Personal information
- Full name: Solomon George Budinger
- Born: 21 August 1999 (age 27) Colchester, Essex, England
- Batting: Left-handed
- Bowling: Right-arm off break
- Role: Batsman

Domestic team information
- 2021–2022: Nottinghamshire (squad no. 1)
- 2022: → Leicestershire (on loan)
- 2022: Birmingham Phoenix
- 2023–present: Leicestershire (squad no. 1)
- FC debut: 12 September 2022 Leicestershire v Durham
- LA debut: 25 July 2021 Nottinghamshire v Warwickshire

Career statistics
| Competition | FC | LA | T20 |
| Matches | 34 | 45 | 42 |
| Runs scored | 1,606 | 1,626 | 717 |
| Batting average | 27.22 | 36.95 | 18.86 |
| 100s/50s | 1/9 | 3/11 | 0/4 |
| Top score | 118 | 120 | 56 |
| Balls bowled | 165 | 38 | 24 |
| Wickets | 1 | 0 | 2 |
| Bowling average | 86.00 | – | 10.50 |
| 5 wickets in innings | 0 | – | 0 |
| 10 wickets in match | 0 | – | 0 |
| Best bowling | 1/13 | – | 2/21 |
| Catches/stumpings | 21/– | 13/– | 13/– |
- Source: Cricinfo, 26 September 2026

= Sol Budinger =

English cricketer (born 1999)

Solomon George Budinger (born 21 August 1999) is an English cricketer.
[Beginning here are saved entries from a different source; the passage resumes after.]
What follows belongs to an exercise in optimizing a design on an open flow for small area, a short achievable clock period and few clock cycles; a production flow would make more cautious choices.
At most, simulation tests tie the RTL to the original design; equivalence was not proved.

==> flow/design.v (excerpt) <==
module taylor_sine(
    input clock,
    input reset,
    input start_in,
    input signed [11:0] x_in,
    output reg ready_out,
    output [11:0] sin_out
);
For scale: roughly 840 cells after synthesis, roughly 28 I/O pins.
clock: 10.0 ns
lec_check: 0
cap_margin: 20
core_margin: 2
core_utilization: 65
cts_buf_list: sky130_fd_sc_hd__clkbuf_4 sky130_fd_sc_hd__clkbuf_8
setup_slack_margin: 4
slew_margin: 20
run.sh (not shown) runs the stock make flow with config.mk's settings and CLKGATE_MAP_FILE= SYNTH_SCRIPT=/design/flow/synth_recipe.tcl, a recipe that flattens the netlist after the stock synthesis.
The first run completed without violations.
Edit:
CTS_BUF_LIST = sky130_fd_sc_hd__clkbuf_8   (was sky130_fd_sc_hd__clkbuf_4 sky130_fd_sc_hd__clkbuf_8)
The new run went through all stages and came out clean. Sequential share of layout area barely changes. Worst hold slack hardly moves. Global-route usage is unchanged. Worst setup slack is worse by 7.7 ps. Maximum frequency hardly moves.
No functional check of the RTL was part of any run of this note.
This is an optimization exercise on Yosys and OpenROAD, whose aim is small area, not a production implementation. Function was not checked in any run shown here: the RTL went through the layout flow alone. Power and IR drop assume default switching activity.

$ cat flow/run.sh
#!/bin/bash
# The standard layout (standard.sh) with two changes:
#  - synthesis maps the logic with an area-oriented ABC script (flow/abc_area.script:
#    map -a, no ABC buffering or resizing) and leaves adders to ABC instead of
#    extracting half/full adder cells; registers are mapped exactly as standard.sh does;
#  - the port buffers inserted at global placement are sky130_fd_sc_hd__buf_1.
# Each step's full log stays under orfs/logs; make's own output goes to *.log here.
set -euo pipefail
W=$(pwd)
rm -rf "$W/scripts"
cp -r "$FLOW_HOME/scripts" "$W/scripts"
cp "$W/flow/abc_area.script" "$W/scripts/abc_area.script"
bash standard.sh SCRIPTS_DIR="$W/scripts" ADDER_MAP_FILE= SYNTH_INSBUF=0 synth > make_synth.log 2>&1
bash standard.sh BUFFER_PORTS_ARGS="-buffer_cell sky130_fd_sc_hd__buf_1" finish > make_finish.log 2>&1
$ cat flow/abc_area.script
&get -n
&st
&dch -f
&nf -p -R 1000 -F 8 -A 8
&put
topo
stime -c
$ cat standard.sh
#!/bin/bash
# synth_recipe.tcl (not shown) runs the flow's synth.tcl, then flattens the netlist and writes it again
# the make line also repeats each setting of config.mk as NAME=value (left out here)
make -C /OpenROAD-flow-scripts/flow DESIGN_CONFIG=/design/flow/config.mk WORK_HOME=/design/flow/orfs CLKGATE_MAP_FILE= SYNTH_SCRIPT=/design/flow/synth_recipe.tcl "${@:-finish}"
$ cat config.mk
export PLATFORM = sky130hd
export DESIGN_NAME = BRAM_GPU
export DESIGN_NICKNAME = BRAM_GPU
export VERILOG_FILES = /design/flow/design.v
export SDC_FILE = /design/flow/constraint.sdc
export NUM_CORES = 4
export LEC_CHECK = 0
export ABC_AREA = 1
export CAP_MARGIN = 20
export CORE_MARGIN = 2
export CORE_UTILIZATION = 40
export CTS_BUF_LIST = sky130_fd_sc_hd__clkbuf_8
export GPL_TIMING_DRIVEN = 0
export SLEW_MARGIN = 20
export SYNTH_MEMORY_MAX_BITS = 131072
$ cat constraint.sdc
create_clock -name core_clock -period 10.0 [get_ports {vga_clk}]
set_input_delay 2.0000 -clock core_clock [delete_from_list [all_inputs] [get_ports {vga_clk}]]
set_output_delay 2.0000 -clock core_clock [all_outputs]
set_load 0.01 [all_outputs]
He made his Twenty20 debut on 18 June 2021, for Nottinghamshire in the 2021 T20 Blast. He made his List A debut on 25 July 2021, for Nottinghamshire in the 2021 Royal London One-Day Cup. Budinger moved to Leicestershire in September 2022 on a two-year contract. He signed a one-year extension at the end of the 2024 season and a further two-year deal in November 2025.

Sol Budinger plays his club cricket in the Nottinghamshire Premier League for Mansfield Hosiery Mills after being signed by Chairman, Craig Gould during the 2025 season.